Exercise details:
Both the line below containing "die_h_um = 62.15" and the line containing "0.273 | 0.727 |", along with every line between them, should be repeated exactly; no other line belongs in the answer.

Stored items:
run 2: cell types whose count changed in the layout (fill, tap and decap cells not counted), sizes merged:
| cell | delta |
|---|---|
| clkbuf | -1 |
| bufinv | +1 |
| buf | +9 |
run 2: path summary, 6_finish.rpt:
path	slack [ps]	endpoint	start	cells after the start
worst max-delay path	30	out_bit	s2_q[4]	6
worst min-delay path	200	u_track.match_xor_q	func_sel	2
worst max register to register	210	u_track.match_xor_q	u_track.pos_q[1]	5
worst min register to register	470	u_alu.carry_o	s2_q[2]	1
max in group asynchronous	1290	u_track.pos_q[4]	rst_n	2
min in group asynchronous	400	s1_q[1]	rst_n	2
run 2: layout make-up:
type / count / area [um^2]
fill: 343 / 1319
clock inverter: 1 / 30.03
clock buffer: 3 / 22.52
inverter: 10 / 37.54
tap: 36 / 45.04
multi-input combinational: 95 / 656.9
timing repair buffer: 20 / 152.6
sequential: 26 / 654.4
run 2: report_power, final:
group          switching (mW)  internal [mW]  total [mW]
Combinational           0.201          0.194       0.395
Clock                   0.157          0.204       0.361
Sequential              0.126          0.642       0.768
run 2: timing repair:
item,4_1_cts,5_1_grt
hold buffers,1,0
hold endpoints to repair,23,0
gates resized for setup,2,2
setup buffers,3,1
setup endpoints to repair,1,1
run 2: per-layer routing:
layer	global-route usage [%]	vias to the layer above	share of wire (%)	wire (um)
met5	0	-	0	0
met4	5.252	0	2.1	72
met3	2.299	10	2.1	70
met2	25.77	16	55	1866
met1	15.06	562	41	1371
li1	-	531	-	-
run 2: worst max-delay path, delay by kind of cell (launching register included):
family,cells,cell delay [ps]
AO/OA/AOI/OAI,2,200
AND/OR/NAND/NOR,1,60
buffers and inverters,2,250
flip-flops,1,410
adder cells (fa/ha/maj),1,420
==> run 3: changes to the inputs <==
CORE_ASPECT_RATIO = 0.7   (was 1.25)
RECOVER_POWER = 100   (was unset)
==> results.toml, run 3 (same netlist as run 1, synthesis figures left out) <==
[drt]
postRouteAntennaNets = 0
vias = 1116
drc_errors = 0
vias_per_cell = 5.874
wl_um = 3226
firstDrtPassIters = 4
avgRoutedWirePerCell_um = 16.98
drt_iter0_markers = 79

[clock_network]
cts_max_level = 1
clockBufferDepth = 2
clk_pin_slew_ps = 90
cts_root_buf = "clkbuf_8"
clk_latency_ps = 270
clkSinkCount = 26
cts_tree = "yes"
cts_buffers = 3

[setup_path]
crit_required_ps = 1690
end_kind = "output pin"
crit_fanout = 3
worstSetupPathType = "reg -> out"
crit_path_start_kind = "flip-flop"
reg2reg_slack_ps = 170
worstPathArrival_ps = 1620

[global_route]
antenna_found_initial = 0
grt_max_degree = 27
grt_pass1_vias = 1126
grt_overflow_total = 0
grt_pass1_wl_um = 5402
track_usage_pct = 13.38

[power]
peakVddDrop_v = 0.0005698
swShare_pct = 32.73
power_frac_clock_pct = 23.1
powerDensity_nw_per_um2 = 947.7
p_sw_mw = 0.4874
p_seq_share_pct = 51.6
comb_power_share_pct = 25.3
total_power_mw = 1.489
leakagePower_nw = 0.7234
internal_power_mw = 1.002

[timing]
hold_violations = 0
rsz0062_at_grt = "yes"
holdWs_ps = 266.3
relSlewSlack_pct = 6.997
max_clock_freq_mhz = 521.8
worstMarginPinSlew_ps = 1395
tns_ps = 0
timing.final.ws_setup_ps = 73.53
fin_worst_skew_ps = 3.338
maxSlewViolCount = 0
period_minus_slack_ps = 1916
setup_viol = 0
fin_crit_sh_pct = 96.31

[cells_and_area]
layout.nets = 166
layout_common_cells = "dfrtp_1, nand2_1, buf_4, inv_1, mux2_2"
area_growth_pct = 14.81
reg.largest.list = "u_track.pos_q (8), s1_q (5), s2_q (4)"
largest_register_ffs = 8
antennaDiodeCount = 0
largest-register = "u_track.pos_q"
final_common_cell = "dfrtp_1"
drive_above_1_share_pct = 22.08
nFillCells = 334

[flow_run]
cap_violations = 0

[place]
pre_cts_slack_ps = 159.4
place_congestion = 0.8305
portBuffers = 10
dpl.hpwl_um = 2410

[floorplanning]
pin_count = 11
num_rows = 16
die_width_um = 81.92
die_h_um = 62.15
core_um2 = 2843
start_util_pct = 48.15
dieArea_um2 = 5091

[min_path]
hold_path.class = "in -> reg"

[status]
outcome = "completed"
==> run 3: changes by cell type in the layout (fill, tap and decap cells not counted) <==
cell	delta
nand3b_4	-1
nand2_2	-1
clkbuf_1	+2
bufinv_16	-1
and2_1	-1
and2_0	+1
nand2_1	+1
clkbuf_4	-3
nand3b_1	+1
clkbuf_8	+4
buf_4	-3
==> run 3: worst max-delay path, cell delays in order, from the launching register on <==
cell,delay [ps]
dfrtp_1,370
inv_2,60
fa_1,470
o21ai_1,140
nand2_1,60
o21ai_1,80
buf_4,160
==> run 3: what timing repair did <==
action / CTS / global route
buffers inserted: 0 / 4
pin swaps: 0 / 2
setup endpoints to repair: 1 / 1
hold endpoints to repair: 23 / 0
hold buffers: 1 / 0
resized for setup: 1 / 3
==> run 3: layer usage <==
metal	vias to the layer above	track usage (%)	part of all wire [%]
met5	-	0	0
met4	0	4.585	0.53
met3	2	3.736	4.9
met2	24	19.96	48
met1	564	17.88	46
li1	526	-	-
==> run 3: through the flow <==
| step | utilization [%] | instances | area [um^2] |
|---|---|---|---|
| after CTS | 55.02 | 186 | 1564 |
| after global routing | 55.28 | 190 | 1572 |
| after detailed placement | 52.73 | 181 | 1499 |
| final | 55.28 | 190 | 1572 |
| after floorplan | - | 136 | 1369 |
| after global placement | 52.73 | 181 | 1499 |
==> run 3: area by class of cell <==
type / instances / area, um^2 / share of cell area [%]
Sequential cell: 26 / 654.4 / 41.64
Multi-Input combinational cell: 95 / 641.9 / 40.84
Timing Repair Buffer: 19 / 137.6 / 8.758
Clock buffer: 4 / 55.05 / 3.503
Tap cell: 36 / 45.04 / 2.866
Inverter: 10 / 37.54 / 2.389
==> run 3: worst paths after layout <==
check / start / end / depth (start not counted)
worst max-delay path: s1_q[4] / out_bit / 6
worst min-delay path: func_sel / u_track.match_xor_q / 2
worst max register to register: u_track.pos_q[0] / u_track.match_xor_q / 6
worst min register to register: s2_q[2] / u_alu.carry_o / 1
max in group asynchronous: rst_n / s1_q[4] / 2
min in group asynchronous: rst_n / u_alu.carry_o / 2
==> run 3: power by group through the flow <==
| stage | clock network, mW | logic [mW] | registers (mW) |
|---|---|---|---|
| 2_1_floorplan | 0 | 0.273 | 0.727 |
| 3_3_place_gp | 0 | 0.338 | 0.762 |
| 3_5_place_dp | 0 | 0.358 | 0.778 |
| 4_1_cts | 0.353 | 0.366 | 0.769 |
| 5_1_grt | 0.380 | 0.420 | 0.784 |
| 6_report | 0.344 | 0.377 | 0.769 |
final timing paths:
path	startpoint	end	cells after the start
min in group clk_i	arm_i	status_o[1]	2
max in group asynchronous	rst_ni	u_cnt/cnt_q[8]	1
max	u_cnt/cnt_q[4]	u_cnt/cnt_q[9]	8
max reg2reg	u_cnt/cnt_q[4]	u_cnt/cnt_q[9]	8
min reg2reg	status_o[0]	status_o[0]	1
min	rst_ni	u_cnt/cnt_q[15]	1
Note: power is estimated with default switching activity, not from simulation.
## config.mk

```make
export PLATFORM = sky130hd
export DESIGN_NAME = seqdma_chan
export DESIGN_NICKNAME = d
export VERILOG_FILES = /design/src/rtl/seqdma_pkg.sv /design/src/rtl/seqdma_regs.sv /design/src/rtl/seqdma_addr.sv /design/src/rtl/seqdma_seq.sv /design/src/rtl/seqdma_chan.sv
export SDC_FILE = /design/constraint.sdc
export NUM_CORES = 1
export LEC_CHECK = 0
export CORE_MARGIN = 5
export CORE_UTILIZATION = 51
export CTS_BUF_LIST = sky130_fd_sc_hd__clkbuf_4 sky130_fd_sc_hd__clkbuf_8
export CTS_CLUSTER_SIZE = 16
export DETAILED_ROUTE_END_ITERATION = 10
export PLACE_DENSITY = 0.83
export SYNTH_ARGS = -nofsm -noshare
export SYNTH_HDL_FRONTEND = slang
export SYNTH_SLANG_ARGS = --single-unit
```

## constraint.sdc

```tcl
create_clock -name clk -period 3.3 [get_ports clk]
set_input_delay 0.66 -clock clk [delete_from_list [all_inputs] [get_ports clk]]
set_output_delay 0.66 -clock clk [all_outputs]
set_load 0.005 [all_outputs]
```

Answer to the problem:
die_h_um = 62.15
core_um2 = 2843
start_util_pct = 48.15
dieArea_um2 = 5091

[min_path]
hold_path.class = "in -> reg"

[status]
outcome = "completed"
==> run 3: changes by cell type in the layout (fill, tap and decap cells not counted) <==
cell	delta
nand3b_4	-1
nand2_2	-1
clkbuf_1	+2
bufinv_16	-1
and2_1	-1
and2_0	+1
nand2_1	+1
clkbuf_4	-3
nand3b_1	+1
clkbuf_8	+4
buf_4	-3
==> run 3: worst max-delay path, cell delays in order, from the launching register on <==
cell,delay [ps]
dfrtp_1,370
inv_2,60
fa_1,470
o21ai_1,140
nand2_1,60
o21ai_1,80
buf_4,160
==> run 3: what timing repair did <==
action / CTS / global route
buffers inserted: 0 / 4
pin swaps: 0 / 2
setup endpoints to repair: 1 / 1
hold endpoints to repair: 23 / 0
hold buffers: 1 / 0
resized for setup: 1 / 3
==> run 3: layer usage <==
metal	vias to the layer above	track usage (%)	part of all wire [%]
met5	-	0	0
met4	0	4.585	0.53
met3	2	3.736	4.9
met2	24	19.96	48
met1	564	17.88	46
li1	526	-	-
==> run 3: through the flow <==
| step | utilization [%] | instances | area [um^2] |
|---|---|---|---|
| after CTS | 55.02 | 186 | 1564 |
| after global routing | 55.28 | 190 | 1572 |
| after detailed placement | 52.73 | 181 | 1499 |
| final | 55.28 | 190 | 1572 |
| after floorplan | - | 136 | 1369 |
| after global placement | 52.73 | 181 | 1499 |
==> run 3: area by class of cell <==
type / instances / area, um^2 / share of cell area [%]
Sequential cell: 26 / 654.4 / 41.64
Multi-Input combinational cell: 95 / 641.9 / 40.84
Timing Repair Buffer: 19 / 137.6 / 8.758
Clock buffer: 4 / 55.05 / 3.503
Tap cell: 36 / 45.04 / 2.866
Inverter: 10 / 37.54 / 2.389
==> run 3: worst paths after layout <==
check / start / end / depth (start not counted)
worst max-delay path: s1_q[4] / out_bit / 6
worst min-delay path: func_sel / u_track.match_xor_q / 2
worst max register to register: u_track.pos_q[0] / u_track.match_xor_q / 6
worst min register to register: s2_q[2] / u_alu.carry_o / 1
max in group asynchronous: rst_n / s1_q[4] / 2
min in group asynchronous: rst_n / u_alu.carry_o / 2
==> run 3: power by group through the flow <==
| stage | clock network, mW | logic [mW] | registers (mW) |
|---|---|---|---|
| 2_1_floorplan | 0 | 0.273 | 0.727 |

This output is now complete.